— Action item —
Every line from the beginning of the records below up to the one holding "conb: 1 / 40" should be quoted exactly; leave out the rest.

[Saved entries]

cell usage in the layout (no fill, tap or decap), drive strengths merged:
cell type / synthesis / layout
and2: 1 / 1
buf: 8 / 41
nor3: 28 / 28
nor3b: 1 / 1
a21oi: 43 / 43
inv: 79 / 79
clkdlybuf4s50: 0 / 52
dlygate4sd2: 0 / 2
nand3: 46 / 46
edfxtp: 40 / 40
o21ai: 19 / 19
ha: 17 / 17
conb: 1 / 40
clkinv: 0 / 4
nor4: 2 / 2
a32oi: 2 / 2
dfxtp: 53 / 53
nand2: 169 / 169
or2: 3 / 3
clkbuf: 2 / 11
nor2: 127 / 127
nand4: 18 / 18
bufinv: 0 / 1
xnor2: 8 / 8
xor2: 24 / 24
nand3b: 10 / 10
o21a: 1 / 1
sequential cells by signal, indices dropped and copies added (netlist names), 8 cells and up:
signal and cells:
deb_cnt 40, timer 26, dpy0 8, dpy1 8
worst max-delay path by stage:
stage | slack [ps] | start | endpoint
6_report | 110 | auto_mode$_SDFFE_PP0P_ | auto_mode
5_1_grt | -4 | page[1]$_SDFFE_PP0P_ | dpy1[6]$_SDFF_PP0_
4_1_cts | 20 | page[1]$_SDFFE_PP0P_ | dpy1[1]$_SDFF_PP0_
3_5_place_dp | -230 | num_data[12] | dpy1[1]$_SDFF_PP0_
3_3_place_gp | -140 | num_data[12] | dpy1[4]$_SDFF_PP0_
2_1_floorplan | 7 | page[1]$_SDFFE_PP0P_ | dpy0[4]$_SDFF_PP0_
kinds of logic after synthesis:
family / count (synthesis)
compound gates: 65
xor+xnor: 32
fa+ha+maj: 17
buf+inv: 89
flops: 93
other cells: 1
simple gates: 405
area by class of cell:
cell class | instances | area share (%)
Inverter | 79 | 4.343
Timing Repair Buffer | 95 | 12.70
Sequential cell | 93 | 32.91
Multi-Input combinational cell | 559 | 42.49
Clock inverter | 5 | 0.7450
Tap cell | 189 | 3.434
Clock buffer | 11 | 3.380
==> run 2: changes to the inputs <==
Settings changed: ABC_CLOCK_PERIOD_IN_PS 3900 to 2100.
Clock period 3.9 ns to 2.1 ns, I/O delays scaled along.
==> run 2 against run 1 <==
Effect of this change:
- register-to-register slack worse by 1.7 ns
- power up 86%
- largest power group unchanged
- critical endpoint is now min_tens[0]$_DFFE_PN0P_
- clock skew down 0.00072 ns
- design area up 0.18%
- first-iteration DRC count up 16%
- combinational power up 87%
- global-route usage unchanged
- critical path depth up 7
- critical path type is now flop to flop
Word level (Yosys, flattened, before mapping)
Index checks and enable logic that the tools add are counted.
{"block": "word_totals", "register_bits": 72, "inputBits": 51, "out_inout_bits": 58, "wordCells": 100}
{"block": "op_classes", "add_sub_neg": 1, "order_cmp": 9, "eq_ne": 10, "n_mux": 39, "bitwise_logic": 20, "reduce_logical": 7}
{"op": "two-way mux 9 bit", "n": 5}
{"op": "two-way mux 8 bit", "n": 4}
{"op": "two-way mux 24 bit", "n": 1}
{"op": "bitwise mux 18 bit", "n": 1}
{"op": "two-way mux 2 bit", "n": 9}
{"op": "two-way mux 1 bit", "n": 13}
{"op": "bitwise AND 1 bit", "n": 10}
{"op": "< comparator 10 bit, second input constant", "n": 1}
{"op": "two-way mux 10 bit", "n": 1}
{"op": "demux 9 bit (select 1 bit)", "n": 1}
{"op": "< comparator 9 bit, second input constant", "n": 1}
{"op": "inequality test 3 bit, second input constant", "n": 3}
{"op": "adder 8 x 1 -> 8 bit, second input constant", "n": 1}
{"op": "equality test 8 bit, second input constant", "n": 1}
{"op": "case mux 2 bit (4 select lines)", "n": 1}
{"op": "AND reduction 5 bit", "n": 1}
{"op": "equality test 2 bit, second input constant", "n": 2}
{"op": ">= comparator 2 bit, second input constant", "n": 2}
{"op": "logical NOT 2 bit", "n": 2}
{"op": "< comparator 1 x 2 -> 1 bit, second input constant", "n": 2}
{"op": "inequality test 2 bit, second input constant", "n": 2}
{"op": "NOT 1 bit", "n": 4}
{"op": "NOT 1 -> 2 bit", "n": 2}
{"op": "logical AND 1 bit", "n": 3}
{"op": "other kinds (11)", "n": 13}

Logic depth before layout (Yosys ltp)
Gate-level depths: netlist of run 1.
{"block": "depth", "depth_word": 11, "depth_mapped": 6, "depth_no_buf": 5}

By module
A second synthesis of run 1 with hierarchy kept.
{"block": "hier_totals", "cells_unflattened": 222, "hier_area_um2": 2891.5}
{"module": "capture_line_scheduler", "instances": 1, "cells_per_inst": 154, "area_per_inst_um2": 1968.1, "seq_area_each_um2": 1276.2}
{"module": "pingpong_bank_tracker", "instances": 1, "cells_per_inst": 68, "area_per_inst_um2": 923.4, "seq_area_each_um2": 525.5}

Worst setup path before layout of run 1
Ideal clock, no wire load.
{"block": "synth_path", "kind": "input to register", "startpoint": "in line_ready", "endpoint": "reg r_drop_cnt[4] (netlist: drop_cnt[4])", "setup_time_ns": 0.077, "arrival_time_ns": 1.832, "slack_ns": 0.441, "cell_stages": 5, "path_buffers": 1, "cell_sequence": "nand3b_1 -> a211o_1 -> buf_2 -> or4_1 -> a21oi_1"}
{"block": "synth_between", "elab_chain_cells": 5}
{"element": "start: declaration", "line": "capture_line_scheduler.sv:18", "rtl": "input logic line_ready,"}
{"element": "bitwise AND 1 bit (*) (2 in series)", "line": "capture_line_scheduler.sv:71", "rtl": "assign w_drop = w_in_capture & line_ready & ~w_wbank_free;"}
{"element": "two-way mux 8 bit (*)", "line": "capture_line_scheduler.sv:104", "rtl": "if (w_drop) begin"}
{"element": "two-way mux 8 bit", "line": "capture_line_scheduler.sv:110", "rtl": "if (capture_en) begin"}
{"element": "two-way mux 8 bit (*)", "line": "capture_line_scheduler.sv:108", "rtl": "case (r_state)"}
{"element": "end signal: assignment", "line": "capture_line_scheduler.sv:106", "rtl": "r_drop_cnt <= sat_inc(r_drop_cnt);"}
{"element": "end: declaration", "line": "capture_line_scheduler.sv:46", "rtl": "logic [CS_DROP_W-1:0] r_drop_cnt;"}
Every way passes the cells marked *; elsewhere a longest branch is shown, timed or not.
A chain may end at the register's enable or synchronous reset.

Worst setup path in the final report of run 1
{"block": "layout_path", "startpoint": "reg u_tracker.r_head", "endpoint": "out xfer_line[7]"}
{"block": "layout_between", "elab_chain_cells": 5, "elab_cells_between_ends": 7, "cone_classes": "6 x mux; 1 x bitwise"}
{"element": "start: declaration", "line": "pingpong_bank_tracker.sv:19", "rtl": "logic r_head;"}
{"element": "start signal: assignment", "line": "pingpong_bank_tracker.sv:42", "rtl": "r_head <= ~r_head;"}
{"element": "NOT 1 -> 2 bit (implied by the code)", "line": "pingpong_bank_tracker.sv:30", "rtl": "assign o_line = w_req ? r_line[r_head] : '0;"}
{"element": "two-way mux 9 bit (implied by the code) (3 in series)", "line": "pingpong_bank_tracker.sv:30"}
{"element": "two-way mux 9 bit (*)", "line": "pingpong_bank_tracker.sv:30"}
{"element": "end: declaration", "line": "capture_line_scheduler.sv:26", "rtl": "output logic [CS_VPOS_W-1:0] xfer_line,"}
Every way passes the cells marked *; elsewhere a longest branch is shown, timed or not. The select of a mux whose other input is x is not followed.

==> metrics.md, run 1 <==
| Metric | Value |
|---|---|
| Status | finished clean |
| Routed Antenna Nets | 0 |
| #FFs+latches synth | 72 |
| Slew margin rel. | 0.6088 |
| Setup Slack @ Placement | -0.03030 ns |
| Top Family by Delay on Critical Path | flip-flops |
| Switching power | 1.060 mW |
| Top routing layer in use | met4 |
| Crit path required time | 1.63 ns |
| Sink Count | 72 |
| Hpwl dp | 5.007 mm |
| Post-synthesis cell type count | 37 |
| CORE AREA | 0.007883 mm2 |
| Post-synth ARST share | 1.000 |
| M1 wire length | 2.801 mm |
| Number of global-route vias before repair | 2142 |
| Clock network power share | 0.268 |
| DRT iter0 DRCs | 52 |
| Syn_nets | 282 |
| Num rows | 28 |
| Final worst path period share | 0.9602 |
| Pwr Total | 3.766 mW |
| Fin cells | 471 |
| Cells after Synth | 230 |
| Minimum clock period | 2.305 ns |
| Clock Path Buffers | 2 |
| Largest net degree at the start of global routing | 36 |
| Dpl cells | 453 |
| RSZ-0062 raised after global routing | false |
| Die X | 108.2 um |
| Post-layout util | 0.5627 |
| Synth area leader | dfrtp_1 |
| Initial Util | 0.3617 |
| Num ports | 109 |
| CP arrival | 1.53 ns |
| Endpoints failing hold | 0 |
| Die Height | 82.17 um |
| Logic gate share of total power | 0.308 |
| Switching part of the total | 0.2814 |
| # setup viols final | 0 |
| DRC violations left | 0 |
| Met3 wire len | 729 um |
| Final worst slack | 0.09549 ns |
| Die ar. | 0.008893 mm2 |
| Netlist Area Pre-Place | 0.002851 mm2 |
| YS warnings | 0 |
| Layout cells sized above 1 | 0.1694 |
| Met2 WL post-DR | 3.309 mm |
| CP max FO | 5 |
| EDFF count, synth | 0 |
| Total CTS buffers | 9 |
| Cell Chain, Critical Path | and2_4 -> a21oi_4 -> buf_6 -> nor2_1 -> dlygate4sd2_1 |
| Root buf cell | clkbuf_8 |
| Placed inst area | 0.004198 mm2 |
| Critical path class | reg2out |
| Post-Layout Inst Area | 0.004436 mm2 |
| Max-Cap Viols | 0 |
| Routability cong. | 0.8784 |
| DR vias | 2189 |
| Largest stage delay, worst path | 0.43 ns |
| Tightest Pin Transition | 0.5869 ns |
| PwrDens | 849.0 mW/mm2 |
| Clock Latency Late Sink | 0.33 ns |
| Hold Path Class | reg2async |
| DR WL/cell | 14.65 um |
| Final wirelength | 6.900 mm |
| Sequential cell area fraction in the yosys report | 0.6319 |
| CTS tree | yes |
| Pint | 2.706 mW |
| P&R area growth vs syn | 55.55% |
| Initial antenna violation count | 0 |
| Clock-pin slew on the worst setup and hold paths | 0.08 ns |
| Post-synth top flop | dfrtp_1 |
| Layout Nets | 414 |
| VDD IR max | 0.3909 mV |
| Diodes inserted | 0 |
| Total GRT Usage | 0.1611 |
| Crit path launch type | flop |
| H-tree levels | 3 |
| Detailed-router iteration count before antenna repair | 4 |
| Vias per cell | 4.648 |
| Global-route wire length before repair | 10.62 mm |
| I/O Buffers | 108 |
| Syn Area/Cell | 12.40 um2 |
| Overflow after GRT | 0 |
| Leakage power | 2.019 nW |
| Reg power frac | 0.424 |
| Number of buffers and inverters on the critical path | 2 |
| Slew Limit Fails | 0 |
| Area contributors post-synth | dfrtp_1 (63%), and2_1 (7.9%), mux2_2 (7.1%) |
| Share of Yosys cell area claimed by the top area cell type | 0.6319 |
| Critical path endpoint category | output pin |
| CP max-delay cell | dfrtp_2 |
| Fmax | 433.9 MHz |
`src/rtl/io_pkg.sv`:
```
// Shared definitions for the I/O slot peripherals: SPI engine states and
// the SPI slot register word offsets.
package io_pkg;

  typedef enum logic [1:0] {
    IDLE     = 2'd0,
    CPHA_DLY = 2'd1,
    P0       = 2'd2,
    P1       = 2'd3
  } spi_state_t;

  localparam logic [4:0] SPI_DATA_A = 5'd0;
  localparam logic [4:0] SPI_CTRL_A = 5'd1;
  localparam logic [4:0] SPI_SS_A   = 5'd2;
  localparam logic [4:0] SPI_STAT_A = 5'd3;

endpackage

```
`src/rtl/spi_engine.sv`:
```
// Single-transfer SPI master engine: half-period counter, bit counter,
// tx/rx shifters and a registered serial clock for all four CPOL/CPHA modes.
module spi_engine
  import io_pkg::*;
#(
  parameter int DATA_BITS = 8,
  parameter int DVSR_W    = 16
) (
  input  logic                 clk,
  input  logic                 reset,
  input  logic                 start,
  input  logic [DATA_BITS-1:0] din,
  input  logic [DVSR_W-1:0]    dvsr,
  input  logic                 cpol,
  input  logic                 cpha,
  input  logic                 miso,
  output logic [DATA_BITS-1:0] dout,
  output logic                 sclk,
  output logic                 mosi,
  output logic                 ready,
  output logic                 done_tick,
  output spi_state_t           state
);

  localparam int NW = (DATA_BITS > 1) ? $clog2(DATA_BITS) : 1;
  localparam logic [NW-1:0] LAST_BIT = NW'(DATA_BITS - 1);

  spi_state_t           state_q, state_d;
  logic [DVSR_W-1:0]    c_q, c_d;
  logic [NW-1:0]        n_q, n_d;
  logic [DATA_BITS-1:0] tx_q, tx_d;
  logic [DATA_BITS-1:0] rx_q, rx_d;
  logic                 sclk_q, sclk_d;
  logic                 half_end;
  logic                 sclk_core;

  always_ff @(posedge clk or negedge reset) begin
    if (!reset) begin
      state_q <= IDLE;
      c_q     <= '0;
      n_q     <= '0;
      tx_q    <= '0;
      rx_q    <= '0;
      sclk_q  <= 1'b0;
    end else begin
      state_q <= state_d;
      c_q     <= c_d;
      n_q     <= n_d;
      tx_q    <= tx_d;
      rx_q    <= rx_d;
      sclk_q  <= sclk_d;
    end
  end

  assign half_end = (c_q == dvsr);

  always_comb begin
    state_d   = state_q;
    c_d       = c_q;
    n_d       = n_q;
    tx_d      = tx_q;
    rx_d      = rx_q;
    done_tick = 1'b0;
    case (state_q)
      IDLE: begin
        if (start) begin
          tx_d    = din;
          n_d     = '0;
          c_d     = '0;
          state_d = cpha ? CPHA_DLY : P0;
        end
      end
      CPHA_DLY: begin
        if (half_end) begin
          c_d     = '0;
          state_d = P0;
        end else begin
          c_d = c_q + DVSR_W'(1);
        end
      end
      P0: begin
        if (half_end) begin
          c_d     = '0;
          rx_d    = {rx_q[DATA_BITS-2:0], miso};
          state_d = P1;
        end else begin
          c_d = c_q + DVSR_W'(1);
        end
      end
      P1: begin
        if (half_end) begin
          c_d = '0;
          if (n_q == LAST_BIT) begin
            done_tick = 1'b1;
            state_d   = IDLE;
          end else begin
            tx_d    = {tx_q[DATA_BITS-2:0], 1'b0};
            n_d     = n_q + NW'(1);
            state_d = P0;
          end
        end else begin
          c_d = c_q + DVSR_W'(1);
        end
      end
      default: state_d = IDLE;
    endcase
  end

  // sclk is decoded from the next state and registered so it lines up with
  // state_q and never glitches.
  assign sclk_core = ((state_d == P1) && !cpha) || ((state_d == P0) && cpha);
  assign sclk_d    = sclk_core ^ cpol;

  assign sclk  = sclk_q;
  assign mosi  = tx_q[DATA_BITS-1];
  assign dout  = rx_q;
  assign ready = (state_q == IDLE);
  assign state = state_q;

endmodule

```
`src/rtl/spi_slot.sv`:
```
// SPI master peripheral for I/O slot 1: register file, software slave
// select, sticky rx_valid flag and read mux around spi_engine.
module spi_slot
  import io_pkg::*;
#(
  parameter int              DATA_BITS  = 8,
  parameter int              DVSR_W     = 16,
  parameter logic [DVSR_W-1:0] RESET_DVSR = 16'd49
) (
  input  logic        clk,
  input  logic        reset,
  input  logic        cs,
  input  logic        read,
  input  logic        write,
  input  logic [4:0]  addr,
  input  logic [31:0] wr_data,
  output logic [31:0] rd_data,
  output logic        spi_sclk,
  output logic        spi_mosi,
  input  logic        spi_miso,
  output logic        spi_ss_n
);

  // Bus protocol: read and write are single-cycle strobes that only count
  // when cs is high; rd_data is valid combinationally for the current addr.
  logic wr_en, rd_en;
  assign wr_en = cs & write;
  assign rd_en = cs & read;

  logic [DVSR_W-1:0]    dvsr_q, dvsr_d;
  logic                 cpol_q, cpol_d;
  logic                 cpha_q, cpha_d;
  logic                 ss_n_q, ss_n_d;
  logic [DATA_BITS-1:0] rx_q, rx_d;
  logic                 rx_valid_q, rx_valid_d;

  logic                 start;
  logic                 busy;
  logic                 eng_ready;
  logic                 eng_done;
  logic [DATA_BITS-1:0] eng_dout;
  spi_state_t           eng_state;

  assign busy = (eng_state != IDLE);

  always_ff @(posedge clk or negedge reset) begin
    if (!reset) begin
      dvsr_q     <= RESET_DVSR;
      cpol_q     <= 1'b0;
      cpha_q     <= 1'b0;
      ss_n_q     <= 1'b1;
      rx_q       <= '0;
      rx_valid_q <= 1'b0;
    end else begin
      dvsr_q     <= dvsr_d;
      cpol_q     <= cpol_d;
      cpha_q     <= cpha_d;
      ss_n_q     <= ss_n_d;
      rx_q       <= rx_d;
      rx_valid_q <= rx_valid_d;
    end
  end

  always_comb begin
    dvsr_d     = dvsr_q;
    cpol_d     = cpol_q;
    cpha_d     = cpha_q;
    ss_n_d     = ss_n_q;
    rx_d       = rx_q;
    rx_valid_d = rx_valid_q;
    start      = wr_en && (addr == SPI_DATA_A) && !busy;
    if (wr_en && (addr == SPI_CTRL_A) && !busy) begin
      dvsr_d = wr_data[DVSR_W-1:0];
      cpol_d = wr_data[DVSR_W];
      cpha_d = wr_data[DVSR_W+1];
    end
    if (wr_en && (addr == SPI_SS_A)) begin
      ss_n_d = wr_data[0];
    end
    // Completion outranks a same-cycle DATA read so a fresh byte is never lost.
    if (eng_done) begin
      rx_d       = eng_dout;
      rx_valid_d = 1'b1;
    end else if (rd_en && (addr == SPI_DATA_A)) begin
      rx_valid_d = 1'b0;
    end
  end

  always_comb begin
    rd_data = '0;
    case (addr)
      SPI_DATA_A: rd_data[DATA_BITS-1:0] = rx_q;
      SPI_CTRL_A: begin
        rd_data[DVSR_W-1:0] = dvsr_q;
        rd_data[DVSR_W]     = cpol_q;
        rd_data[DVSR_W+1]   = cpha_q;
      end
      SPI_SS_A:   rd_data[0] = ss_n_q;
      SPI_STAT_A: rd_data[1:0] = {rx_valid_q, eng_ready};
      default:    rd_data = '0;
    endcase
  end

  logic unused_wr_bits;
  assign unused_wr_bits = ^wr_data[31:DVSR_W+2];

  spi_engine #(
    .DATA_BITS (DATA_BITS),
    .DVSR_W    (DVSR_W)
  ) u_engine (
    .clk       (clk),
    .reset     (reset),
    .start     (start),
    .din       (wr_data[DATA_BITS-1:0]),
    .dvsr      (dvsr_q),
    .cpol      (cpol_q),
    .cpha      (cpha_q),
    .miso      (spi_miso),
    .dout      (eng_dout),
    .sclk      (spi_sclk),
    .mosi      (spi_mosi),
    .ready     (eng_ready),
    .done_tick (eng_done),
    .state     (eng_state)
  );

  assign spi_ss_n = ss_n_q;

endmodule

```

— Output of the task —
cell usage in the layout (no fill, tap or decap), drive strengths merged:
cell type / synthesis / layout
and2: 1 / 1
buf: 8 / 41
nor3: 28 / 28
nor3b: 1 / 1
a21oi: 43 / 43
inv: 79 / 79
clkdlybuf4s50: 0 / 52
dlygate4sd2: 0 / 2
nand3: 46 / 46
edfxtp: 40 / 40
o21ai: 19 / 19
ha: 17 / 17
conb: 1 / 40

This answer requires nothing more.